Yo ya no tenía amigos, todos decían que prefería la lluvia a la compañía carnal. Era cierto. Kesia comenzaba a drogarse con cocaína y pastillas, su aspecto denotaba soledad y descuido, no le decía nada: que ejerciera su libertad pensaba.

Un día me propuso desnudarnos en una calle de la Panamericana. Llovía y acepte, la calle estaba desierta y solo los perros chorreantes de agua nos miraban tristes como tratando de entender por que éramos los únicos seres que les acompañábamos. Terminamos haciendo el amor en una banqueta a la luz de la tarde, sobre charcos y lodo. Me estaba volviendo loco, ella ya lo estaba.

Una tarde Kesia me dijo que se iba a matar, yo no le creí, pensaba que su locura la hacia decir incoherencias, aparte tenia la teoría de que quien se iba a suicidar nunca lo prevenía pues corría el riesgo de que lo convencieran de lo contrario. A la tarde siguiente no llegó a la cita que nunca planeábamos. Los días siguientes fueron iguales. Cuando por fin la fui a buscar a su casa su madre me informo que se había aventado a las vías del metro en la estación Instituto del Petróleo.

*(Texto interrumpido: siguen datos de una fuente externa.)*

`config.mk`:
```
export PLATFORM = sky130hd
export DESIGN_NAME = hwy_route_unit
export DESIGN_NICKNAME = d
export VERILOG_FILES = /design/src/rtl/hwy_pkg.sv /design/src/rtl/hwy_cluster_geo.sv /design/src/rtl/hwy_hop_count.sv /design/src/rtl/hwy_port_select.sv /design/src/rtl/hwy_route_unit.sv
export SDC_FILE = /design/constraint.sdc
export NUM_CORES = 1
export LEC_CHECK = 0
export ABC_AREA = 1
export ABC_CLOCK_PERIOD_IN_PS = 1650
export BUFFER_PORTS_ARGS = -buffer_cell sky130_fd_sc_hd__clkbuf_2
export CAP_MARGIN = 20
export CORE_AREA = 2 2 76 78
export DETAILED_ROUTE_END_ITERATION = 8
export DIE_AREA = 0 0 78 80
export PLACE_DENSITY = 0.93
export SETUP_SLACK_MARGIN = 0.15
export SKIP_CTS_REPAIR_TIMING = 1
export SLEW_MARGIN = 20
export SYNTH_ARGS = -nofsm -noshare
export SYNTH_HDL_FRONTEND = slang
export SYNTH_SLANG_ARGS = --single-unit
```
`constraint.sdc`:
```
create_clock -name clk -period 1.65 [get_ports clk]
set_input_delay 0.165 -clock clk [delete_from_list [all_inputs] [get_ports clk]]
set_output_delay 0.165 -clock clk [all_outputs]
set_load 0.1 [all_outputs]
```
--- src/rtl/iocos_pkg.sv ---
package iocos_pkg;
    localparam int DATA_W  = 8;
    localparam int ADDR_W  = 3;

    typedef enum logic [ADDR_W-1:0] {
        A_OUT_LO  = 3'd0,
        A_IN_LO   = 3'd1,
        A_IRQ_CTL = 3'd2,
        A_FLT_CTL = 3'd3,
        A_OUT_HI  = 3'd4,
        A_IN_HI   = 3'd5,
        A_STATUS  = 3'd6,
        A_SPARE   = 3'd7
    } reg_addr_e;

    localparam int ST_LO   = 0;
    localparam int ST_HI   = 1;
    localparam int ST_PEND = 2;

    typedef struct packed {
        logic out_lo_wr;
        logic out_hi_wr;
        logic irq_clr;
        logic irq_on;
        logic irq_off;
        logic flt_on;
        logic flt_off;
    } strobe_t;

    function automatic strobe_t decode_access(logic sel, logic wr, logic [ADDR_W-1:0] addr);
        strobe_t s;
        s = '0;
        if (sel) begin
            unique case (reg_addr_e'(addr))
                A_OUT_LO:  s.out_lo_wr = wr;
                A_IN_LO:   s.irq_clr   = wr;
                A_IRQ_CTL: begin s.irq_on = !wr; s.irq_off = wr; end
                A_FLT_CTL: begin s.flt_on = !wr; s.flt_off = wr; end
                A_OUT_HI:  s.out_hi_wr = wr;
                default:   s = '0;
            endcase
        end
        return s;
    endfunction
endpackage

--- src/rtl/iocos_in_cond.sv ---
module iocos_in_cond #(
    parameter int W           = 16,
    parameter int SYNC_STAGES = 2,
    parameter int FILT_CYC    = 4
) (
    input  logic         clk,
    input  logic         rst,
    input  logic         flt_en,
    input  logic [W-1:0] din,
    output logic [W-1:0] dout
);
    localparam int CNT_W = $clog2(FILT_CYC + 1);
    localparam logic [CNT_W-1:0] CNT_LAST = CNT_W'(FILT_CYC - 1);

    for (genvar b = 0; b < W; b++) begin : g_bit
        logic [SYNC_STAGES-1:0] sr;
        logic [CNT_W-1:0]       cnt;
        logic                   lvl;
        logic                   s;

        always_ff @(posedge clk) begin
            if (rst) sr <= '0;
            else     sr <= {sr[SYNC_STAGES-2:0], din[b]};
        end

        assign s = sr[SYNC_STAGES-1];

        always_ff @(posedge clk) begin
            if (rst) begin
                lvl <= 1'b0;
                cnt <= '0;
            end else if (!flt_en) begin
                lvl <= s;
                cnt <= '0;
            end else if (s == lvl) begin
                cnt <= '0;
            end else if (cnt == CNT_LAST) begin
                lvl <= s;
                cnt <= '0;
            end else begin
                cnt <= cnt + 1'b1;
            end
        end

        assign dout[b] = lvl;
    end
endmodule

--- src/rtl/iocos_chg_det.sv ---
module iocos_chg_det #(
    parameter int W = 16
) (
    input  logic         clk,
    input  logic         rst,
    input  logic [W-1:0] lvl,
    output logic [W-1:0] chg
);
    logic [W-1:0] prev;

    always_ff @(posedge clk) begin
        if (rst) prev <= '0;
        else     prev <= lvl;
    end

    assign chg = lvl ^ prev;
endmodule

--- src/rtl/iocos_irq_core.sv ---
module iocos_irq_core
    import iocos_pkg::*;
#(
    parameter int PORT_W = 8
) (
    input  logic              clk,
    input  logic              rst,
    input  strobe_t           stb,
    input  logic [2*PORT_W-1:0] chg,
    output logic              pending,
    output logic              irq_en,
    output logic [DATA_W-1:0] status
);
    logic chg_lo, chg_hi, st_lo, st_hi;

    assign chg_lo = |chg[PORT_W-1:0];
    assign chg_hi = |chg[2*PORT_W-1:PORT_W];

    always_ff @(posedge clk) begin
        if (rst) begin
            st_lo   <= 1'b0;
            st_hi   <= 1'b0;
            pending <= 1'b0;
            irq_en  <= 1'b0;
        end else begin
            st_lo   <= chg_lo | (st_lo & !stb.irq_clr);
            st_hi   <= chg_hi | (st_hi & !stb.irq_clr);
            pending <= chg_lo | chg_hi | (pending & !stb.irq_clr);
            if (stb.irq_on)       irq_en <= 1'b1;
            else if (stb.irq_off) irq_en <= 1'b0;
        end
    end

    always_comb begin
        status          = '0;
        status[ST_LO]   = st_lo;
        status[ST_HI]   = st_hi;
        status[ST_PEND] = pending;
    end
endmodule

Gracias a dios había tenido la decencia de avisarme, de prevenirme pensé. Quizás quería que la convenciera de lo contrario.

Desde ese día ya no bebo en la calle. Aún veo llover, aún siento recorrer el agua por mi cuerpo y dejo que mis lagrimas confluyan con ella por que siento que en cada gota Kesia me esta tocando, que cada rayo que cae es una parte de ella iluminando mi camino.

Cuando veo el cielo nublarse salgo a la calle, no importa el lugar o situación: si estoy solo o acompañado, si me encuentro en la oficina o en mi casa. Miro hacia arriba, mis lágrimas ruedan y en cada gota veo la cara de Kesia que se impregna en mi cuerpo. Confluimos un momento y parezco entender, aunque sea fugazmente, el por que me volví loco.